Allow yourself a few minutes at the end before you stand. The transition from Theta back to full waking consciousness takes a little time, and it is worth giving your nervous system the space to make that journey without rushing. We always build this integration time into our sessions.

Drink water. Eat something nourishing if it has been a few hours. Avoid intense stimulation — scrolling, loud environments, high-stress conversations — in the first hour after a session if you can. The nervous system is in an open, receptive state, and what you expose it to in that window matters.

The 48-Hour Effect

Many clients report that the full effects of a sound bath are not felt until the following day, or even the day after that. Deep sleep the night of a session is extremely common — often described as the most restorative sleep a person has had in months. A sustained sense of emotional lightness, mental clarity, and physical ease frequently follows.
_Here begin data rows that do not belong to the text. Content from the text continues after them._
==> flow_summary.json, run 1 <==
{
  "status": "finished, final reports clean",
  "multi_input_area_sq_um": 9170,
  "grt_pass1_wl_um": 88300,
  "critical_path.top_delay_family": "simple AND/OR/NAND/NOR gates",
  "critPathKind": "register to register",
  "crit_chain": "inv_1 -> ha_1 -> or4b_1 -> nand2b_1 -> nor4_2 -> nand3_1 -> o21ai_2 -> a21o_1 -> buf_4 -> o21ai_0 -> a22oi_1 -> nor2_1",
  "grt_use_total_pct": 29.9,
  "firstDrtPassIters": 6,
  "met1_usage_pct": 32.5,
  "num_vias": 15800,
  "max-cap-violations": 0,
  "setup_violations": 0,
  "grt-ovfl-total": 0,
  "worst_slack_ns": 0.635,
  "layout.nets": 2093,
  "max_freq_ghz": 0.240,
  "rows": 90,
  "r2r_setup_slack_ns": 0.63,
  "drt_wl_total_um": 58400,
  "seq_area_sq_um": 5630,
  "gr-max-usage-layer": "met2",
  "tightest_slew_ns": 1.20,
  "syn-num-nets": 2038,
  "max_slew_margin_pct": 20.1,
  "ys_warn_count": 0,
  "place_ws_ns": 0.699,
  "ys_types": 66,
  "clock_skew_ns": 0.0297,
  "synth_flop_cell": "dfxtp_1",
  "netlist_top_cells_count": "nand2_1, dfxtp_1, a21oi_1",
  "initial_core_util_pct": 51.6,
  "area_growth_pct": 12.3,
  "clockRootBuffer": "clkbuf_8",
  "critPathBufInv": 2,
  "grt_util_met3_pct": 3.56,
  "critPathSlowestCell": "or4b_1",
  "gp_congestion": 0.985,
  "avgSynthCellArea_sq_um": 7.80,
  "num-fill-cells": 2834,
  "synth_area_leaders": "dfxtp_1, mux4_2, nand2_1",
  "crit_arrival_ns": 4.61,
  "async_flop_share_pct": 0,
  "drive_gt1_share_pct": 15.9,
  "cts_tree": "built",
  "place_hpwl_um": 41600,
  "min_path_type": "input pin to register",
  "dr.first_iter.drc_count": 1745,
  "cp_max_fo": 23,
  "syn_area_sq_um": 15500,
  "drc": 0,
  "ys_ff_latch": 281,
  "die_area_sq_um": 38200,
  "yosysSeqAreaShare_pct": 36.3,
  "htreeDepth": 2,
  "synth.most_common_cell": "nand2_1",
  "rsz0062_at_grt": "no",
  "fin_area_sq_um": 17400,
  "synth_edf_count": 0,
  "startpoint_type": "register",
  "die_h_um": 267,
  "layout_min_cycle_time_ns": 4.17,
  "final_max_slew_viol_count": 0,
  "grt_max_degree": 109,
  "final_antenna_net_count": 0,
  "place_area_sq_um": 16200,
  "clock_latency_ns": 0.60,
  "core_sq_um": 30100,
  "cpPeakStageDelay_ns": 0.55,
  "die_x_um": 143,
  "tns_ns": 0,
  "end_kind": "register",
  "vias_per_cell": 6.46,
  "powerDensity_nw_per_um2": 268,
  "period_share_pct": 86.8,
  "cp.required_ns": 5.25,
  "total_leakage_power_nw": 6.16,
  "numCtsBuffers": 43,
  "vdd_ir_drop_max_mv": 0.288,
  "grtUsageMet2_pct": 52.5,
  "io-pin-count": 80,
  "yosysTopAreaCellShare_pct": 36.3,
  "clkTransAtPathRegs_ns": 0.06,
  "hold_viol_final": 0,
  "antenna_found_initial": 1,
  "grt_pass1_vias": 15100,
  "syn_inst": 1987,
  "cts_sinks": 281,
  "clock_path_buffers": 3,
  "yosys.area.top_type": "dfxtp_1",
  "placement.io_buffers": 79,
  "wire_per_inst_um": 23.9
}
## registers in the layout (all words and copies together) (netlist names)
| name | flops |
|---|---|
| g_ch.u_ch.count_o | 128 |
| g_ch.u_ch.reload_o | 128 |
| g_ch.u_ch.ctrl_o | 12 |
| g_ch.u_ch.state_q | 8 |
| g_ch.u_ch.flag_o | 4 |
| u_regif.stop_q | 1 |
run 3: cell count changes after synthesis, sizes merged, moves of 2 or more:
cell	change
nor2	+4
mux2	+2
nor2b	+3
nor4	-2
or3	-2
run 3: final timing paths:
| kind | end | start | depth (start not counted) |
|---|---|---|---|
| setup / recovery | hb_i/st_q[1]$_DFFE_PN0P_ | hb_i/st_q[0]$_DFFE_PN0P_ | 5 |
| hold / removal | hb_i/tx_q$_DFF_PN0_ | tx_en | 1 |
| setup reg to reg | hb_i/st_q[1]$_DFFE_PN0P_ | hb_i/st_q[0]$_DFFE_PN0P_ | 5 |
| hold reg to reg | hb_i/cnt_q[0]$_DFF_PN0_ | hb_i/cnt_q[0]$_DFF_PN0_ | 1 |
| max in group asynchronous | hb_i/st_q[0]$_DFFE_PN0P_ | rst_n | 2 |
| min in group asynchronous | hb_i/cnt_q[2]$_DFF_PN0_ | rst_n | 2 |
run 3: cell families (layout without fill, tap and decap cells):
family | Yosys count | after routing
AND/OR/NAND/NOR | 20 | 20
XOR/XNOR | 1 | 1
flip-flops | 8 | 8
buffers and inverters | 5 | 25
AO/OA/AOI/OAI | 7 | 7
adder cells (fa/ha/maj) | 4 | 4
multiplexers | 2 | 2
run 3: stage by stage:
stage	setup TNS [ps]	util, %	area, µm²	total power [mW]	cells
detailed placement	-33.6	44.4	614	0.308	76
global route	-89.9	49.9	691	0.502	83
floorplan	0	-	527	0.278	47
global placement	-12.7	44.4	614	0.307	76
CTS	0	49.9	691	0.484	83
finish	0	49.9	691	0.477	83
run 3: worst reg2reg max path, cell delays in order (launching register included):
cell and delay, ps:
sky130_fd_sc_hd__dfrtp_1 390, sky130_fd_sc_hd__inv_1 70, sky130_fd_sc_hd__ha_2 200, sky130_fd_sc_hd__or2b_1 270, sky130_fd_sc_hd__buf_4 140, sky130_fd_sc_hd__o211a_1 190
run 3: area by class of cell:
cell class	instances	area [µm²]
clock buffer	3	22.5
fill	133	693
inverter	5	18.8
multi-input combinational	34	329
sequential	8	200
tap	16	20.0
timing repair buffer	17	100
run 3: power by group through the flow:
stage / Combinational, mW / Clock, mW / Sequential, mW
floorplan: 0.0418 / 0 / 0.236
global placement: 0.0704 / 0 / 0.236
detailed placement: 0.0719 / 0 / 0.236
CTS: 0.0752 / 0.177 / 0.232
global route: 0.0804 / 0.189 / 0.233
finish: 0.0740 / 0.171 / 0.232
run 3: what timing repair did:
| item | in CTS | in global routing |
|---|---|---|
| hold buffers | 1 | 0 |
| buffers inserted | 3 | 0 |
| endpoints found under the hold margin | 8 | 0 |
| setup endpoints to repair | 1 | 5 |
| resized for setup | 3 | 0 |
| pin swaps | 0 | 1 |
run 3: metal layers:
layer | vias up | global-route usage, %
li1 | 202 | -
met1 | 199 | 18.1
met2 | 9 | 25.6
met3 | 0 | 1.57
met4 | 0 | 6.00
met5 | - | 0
This delayed and extended integration is one of the most interesting aspects of the modality. Unlike a massage, which tends to feel best immediately afterward, a sound bath often deepens in its effect over time. The body continues to process and integrate the experience long after you have left the studio.

A Note on Contraindications

  • Epilepsy (particularly sound-induced): please consult your physician and notify our team before attending
  • Pacemakers: the vibrations of gongs and large bowls can interfere; please let us know so we can adjust instrument placement
  • Pregnancy (first and third trimesters): sitting further from the larger instruments is recommended; consult your doctor
  • Recent surgery or acute inflammatory conditions: the deep relaxation response is generally beneficial, but notify your practitioner so adjustments can be made

For the vast majority of people, a sound bath is a deeply safe and deeply nourishing experience. If you have specific health concerns, we are always available to discuss them before you book.

We look forward to welcoming you into the space. The bowls are ready. All you have to do is arrive.